5 logistics trends that will shape the future of supply chains.

 

1. Innovation, automation, and AI.

 

Efficiencies and ROI can now come faster than ever before. As we enter the age of AI, and as warehouses are increasingly populated by robotics, the opportunity for organizations to drive efficiencies and reduce costs has never been greater.

But the price of entry for that is also higher than ever before.

Competing for in-demand talent, investing in innovation, and maintaining that capability over time – that’s challenging for organizations to do themselves. The smarter play for these companies is usually to leverage the investments made by companies like DP World – which now hires software developers as much as it does industrial and electrical engineers. Organizations get all the benefits of technology without the risks and exposure that come along with it.

 

2. Faster deliveries from more distribution centres.

Consumers and organizations have become accustomed to next-day and same-day deliveries. But they aren’t possible for most organizations that have just a single (or even two or three) distribution centres in North America. That might have worked twenty years ago. But everyone’s expectations have changed.

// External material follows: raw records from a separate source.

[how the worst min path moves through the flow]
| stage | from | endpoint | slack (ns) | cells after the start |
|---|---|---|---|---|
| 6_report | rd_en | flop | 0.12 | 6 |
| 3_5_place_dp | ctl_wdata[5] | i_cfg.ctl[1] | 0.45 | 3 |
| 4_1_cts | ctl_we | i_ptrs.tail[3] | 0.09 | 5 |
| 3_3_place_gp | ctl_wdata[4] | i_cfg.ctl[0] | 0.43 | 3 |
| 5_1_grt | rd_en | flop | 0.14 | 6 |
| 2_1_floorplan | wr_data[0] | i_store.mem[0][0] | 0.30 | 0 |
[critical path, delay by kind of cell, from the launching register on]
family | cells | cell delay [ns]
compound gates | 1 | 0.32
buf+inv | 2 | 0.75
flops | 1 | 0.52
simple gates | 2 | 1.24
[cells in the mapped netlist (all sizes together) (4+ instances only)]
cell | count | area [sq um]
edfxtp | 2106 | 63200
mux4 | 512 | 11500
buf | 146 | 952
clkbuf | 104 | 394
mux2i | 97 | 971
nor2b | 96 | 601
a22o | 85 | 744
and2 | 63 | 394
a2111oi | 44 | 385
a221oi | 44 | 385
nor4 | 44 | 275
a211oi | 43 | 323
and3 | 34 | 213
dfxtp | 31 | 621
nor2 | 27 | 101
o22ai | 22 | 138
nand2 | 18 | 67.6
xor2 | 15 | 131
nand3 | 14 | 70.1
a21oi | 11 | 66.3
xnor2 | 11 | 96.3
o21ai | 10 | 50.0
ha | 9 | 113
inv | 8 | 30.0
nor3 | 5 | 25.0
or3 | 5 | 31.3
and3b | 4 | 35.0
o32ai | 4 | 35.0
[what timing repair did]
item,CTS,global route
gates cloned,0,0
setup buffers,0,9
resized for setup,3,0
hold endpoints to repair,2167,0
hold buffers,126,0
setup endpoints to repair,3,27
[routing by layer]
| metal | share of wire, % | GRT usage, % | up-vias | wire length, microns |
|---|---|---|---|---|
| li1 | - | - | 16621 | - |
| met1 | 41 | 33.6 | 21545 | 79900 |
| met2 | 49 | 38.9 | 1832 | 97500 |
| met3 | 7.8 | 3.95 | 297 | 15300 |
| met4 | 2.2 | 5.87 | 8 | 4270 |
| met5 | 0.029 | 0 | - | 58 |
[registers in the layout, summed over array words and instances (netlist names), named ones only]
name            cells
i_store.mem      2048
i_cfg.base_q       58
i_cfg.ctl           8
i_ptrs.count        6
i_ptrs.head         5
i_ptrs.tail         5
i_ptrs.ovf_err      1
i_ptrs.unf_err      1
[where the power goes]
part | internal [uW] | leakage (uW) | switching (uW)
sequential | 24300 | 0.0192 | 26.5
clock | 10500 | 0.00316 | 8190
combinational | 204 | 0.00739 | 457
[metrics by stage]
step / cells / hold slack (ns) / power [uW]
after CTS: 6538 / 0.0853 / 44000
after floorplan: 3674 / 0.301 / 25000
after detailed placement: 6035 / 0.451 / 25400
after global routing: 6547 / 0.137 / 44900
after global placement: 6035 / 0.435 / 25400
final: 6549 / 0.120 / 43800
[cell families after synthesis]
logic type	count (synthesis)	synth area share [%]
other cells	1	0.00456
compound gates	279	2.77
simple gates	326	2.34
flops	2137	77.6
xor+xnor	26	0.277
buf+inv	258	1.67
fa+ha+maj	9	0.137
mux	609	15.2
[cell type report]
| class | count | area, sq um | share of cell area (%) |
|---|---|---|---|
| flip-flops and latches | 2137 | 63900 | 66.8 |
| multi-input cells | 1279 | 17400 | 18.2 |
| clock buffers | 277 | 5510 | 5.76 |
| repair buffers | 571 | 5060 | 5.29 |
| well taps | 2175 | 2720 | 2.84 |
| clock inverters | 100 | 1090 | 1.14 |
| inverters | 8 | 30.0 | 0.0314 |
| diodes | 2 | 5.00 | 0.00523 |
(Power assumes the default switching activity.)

Of course, not every organization is focused on improving lead times to customers. B2B-oriented organizations may be less concerned. But for companies that are feeling pressure to deliver faster, accessing additional distribution centres through contract logistics providers offers additional (and scalable) capacity without the equivalent upfront capital investment.

 

3. Friend-shoring. Multi-sourcing

By now, the concept of friend-shoring is well established. But what makes more sense – building a corporate footprint from scratch in a near-shore country like Mexico or working with contract logistics providers that already operate there effectively and efficiently?

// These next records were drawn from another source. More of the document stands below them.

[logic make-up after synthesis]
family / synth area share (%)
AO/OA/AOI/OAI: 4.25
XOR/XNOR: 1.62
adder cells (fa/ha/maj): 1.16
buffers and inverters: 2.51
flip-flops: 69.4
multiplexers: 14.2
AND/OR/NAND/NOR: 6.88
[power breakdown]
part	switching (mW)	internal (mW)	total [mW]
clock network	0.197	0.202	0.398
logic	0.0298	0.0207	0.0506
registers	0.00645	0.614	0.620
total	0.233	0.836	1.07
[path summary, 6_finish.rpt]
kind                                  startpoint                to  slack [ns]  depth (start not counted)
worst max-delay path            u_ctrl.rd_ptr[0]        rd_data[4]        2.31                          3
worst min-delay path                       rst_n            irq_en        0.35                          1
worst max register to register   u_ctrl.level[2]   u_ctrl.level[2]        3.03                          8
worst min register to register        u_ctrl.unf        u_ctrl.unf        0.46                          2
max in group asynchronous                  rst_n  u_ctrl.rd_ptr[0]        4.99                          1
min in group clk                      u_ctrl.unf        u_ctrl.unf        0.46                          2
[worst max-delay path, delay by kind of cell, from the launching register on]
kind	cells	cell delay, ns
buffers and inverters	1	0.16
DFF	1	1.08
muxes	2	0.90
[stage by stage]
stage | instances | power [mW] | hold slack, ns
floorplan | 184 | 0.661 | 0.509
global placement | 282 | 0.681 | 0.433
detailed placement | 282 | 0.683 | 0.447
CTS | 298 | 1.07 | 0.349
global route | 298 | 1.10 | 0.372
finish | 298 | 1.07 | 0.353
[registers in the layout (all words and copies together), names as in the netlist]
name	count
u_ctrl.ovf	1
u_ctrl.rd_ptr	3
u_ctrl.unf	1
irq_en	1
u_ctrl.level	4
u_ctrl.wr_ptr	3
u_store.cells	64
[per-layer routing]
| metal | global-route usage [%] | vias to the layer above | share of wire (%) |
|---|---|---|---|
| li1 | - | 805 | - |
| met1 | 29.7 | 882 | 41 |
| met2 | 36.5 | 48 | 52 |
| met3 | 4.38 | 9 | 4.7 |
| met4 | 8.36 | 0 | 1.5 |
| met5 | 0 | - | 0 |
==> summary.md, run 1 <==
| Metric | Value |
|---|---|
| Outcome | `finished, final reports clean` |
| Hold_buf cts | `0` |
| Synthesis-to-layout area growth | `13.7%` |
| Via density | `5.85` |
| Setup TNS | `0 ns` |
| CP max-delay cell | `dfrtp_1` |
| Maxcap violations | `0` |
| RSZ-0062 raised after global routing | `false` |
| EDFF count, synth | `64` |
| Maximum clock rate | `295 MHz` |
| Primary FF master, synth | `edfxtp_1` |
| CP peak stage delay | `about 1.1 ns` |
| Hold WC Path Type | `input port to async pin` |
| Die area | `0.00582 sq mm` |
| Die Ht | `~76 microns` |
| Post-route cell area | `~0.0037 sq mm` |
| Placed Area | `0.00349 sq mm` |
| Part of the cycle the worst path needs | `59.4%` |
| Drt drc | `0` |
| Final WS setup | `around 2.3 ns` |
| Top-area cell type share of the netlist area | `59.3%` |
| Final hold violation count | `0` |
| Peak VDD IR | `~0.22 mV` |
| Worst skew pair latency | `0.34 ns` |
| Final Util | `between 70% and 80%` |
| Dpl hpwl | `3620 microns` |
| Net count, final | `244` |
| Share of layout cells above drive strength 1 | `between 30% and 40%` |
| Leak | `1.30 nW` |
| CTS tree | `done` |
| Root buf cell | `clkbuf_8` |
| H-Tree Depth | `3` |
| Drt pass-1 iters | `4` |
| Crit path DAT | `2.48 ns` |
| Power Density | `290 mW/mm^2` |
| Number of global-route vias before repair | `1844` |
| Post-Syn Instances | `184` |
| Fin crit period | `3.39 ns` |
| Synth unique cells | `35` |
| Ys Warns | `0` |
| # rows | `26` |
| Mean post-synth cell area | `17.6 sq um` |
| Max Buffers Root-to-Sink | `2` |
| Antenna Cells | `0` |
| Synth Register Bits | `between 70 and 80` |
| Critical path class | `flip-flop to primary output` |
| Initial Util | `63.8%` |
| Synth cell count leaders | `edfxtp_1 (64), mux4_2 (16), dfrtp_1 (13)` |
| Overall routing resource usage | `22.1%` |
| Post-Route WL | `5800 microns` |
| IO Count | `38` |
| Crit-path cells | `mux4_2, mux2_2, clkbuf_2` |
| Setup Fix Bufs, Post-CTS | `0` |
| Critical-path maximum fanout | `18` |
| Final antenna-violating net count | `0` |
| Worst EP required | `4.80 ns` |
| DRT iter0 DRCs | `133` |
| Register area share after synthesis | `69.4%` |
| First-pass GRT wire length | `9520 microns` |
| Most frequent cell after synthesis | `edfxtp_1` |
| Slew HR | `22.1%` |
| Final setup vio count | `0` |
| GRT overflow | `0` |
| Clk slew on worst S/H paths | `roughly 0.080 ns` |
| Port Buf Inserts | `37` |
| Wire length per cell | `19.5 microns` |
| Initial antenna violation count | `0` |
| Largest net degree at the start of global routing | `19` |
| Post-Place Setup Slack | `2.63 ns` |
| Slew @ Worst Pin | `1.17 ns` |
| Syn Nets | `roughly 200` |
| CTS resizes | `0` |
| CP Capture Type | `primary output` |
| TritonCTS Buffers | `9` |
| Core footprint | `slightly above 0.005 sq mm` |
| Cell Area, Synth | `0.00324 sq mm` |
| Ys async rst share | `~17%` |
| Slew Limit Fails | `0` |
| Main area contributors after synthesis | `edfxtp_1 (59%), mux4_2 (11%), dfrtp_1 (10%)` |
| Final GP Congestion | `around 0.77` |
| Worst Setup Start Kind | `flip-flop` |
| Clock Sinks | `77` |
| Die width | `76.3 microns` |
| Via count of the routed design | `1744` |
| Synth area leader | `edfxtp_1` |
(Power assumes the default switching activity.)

Now add another layer: the post-pandemic trend towards multi-source suppliers rather than just single suppliers. What if the move away from a less stable single jurisdiction now means opening up operations in two new countries? If you’re Canada or US based, are you willing to invest not just in Mexico but India as well? Or do you want to hire a firm that’s already there?

 

4. Labour costs and talent availability.

The recent rise of labour movements, the war for talent, and the costs associated with both have some companies rethinking whether they want to keep those costs on their books or outsource that to contract logistics providers so they can focus on hiring, retaining, and paying the core talent for their core business.

 

5. Sustainability.

As organizations make more public and quantifiable commitments to sustainability and supply chains are more sharply scrutinized for their climate impacts, sustainability will drive more logistics decisions. For example, in the past, goods that come in from the Port of Long Beach, CA might have ended up shipped by rail to a single distribution centre in Memphis… and then trucked right back to California. The solution here is a west coast distribution centre. But as noted above, building it may not make sense for most companies.

Contract logistics future-proofs supply chains and enables core business focus.

Contract logistics providers are a relief valve for companies. They remove the pressure of trying to manage an unmanageable global economic, political, environmental, and technological landscape.

With that pressure gone, companies can focus their resources on the core things that make them great – their products and their brands. At the same time, they lose nothing when it comes to futureproofing. In fact, by working with global contract logistics experts, companies reduce risk, access innovation, and strengthen their supply chains, no matter what shocks may come next.

“We hear it every day from across industries,” said Tabare Dominguez, Vice President Commercial at DP World Canada. “Complexity is increasing. Change is accelerating. Companies aren’t just looking for partners that can help them make smart decisions about logistics. They want to outsource that function.”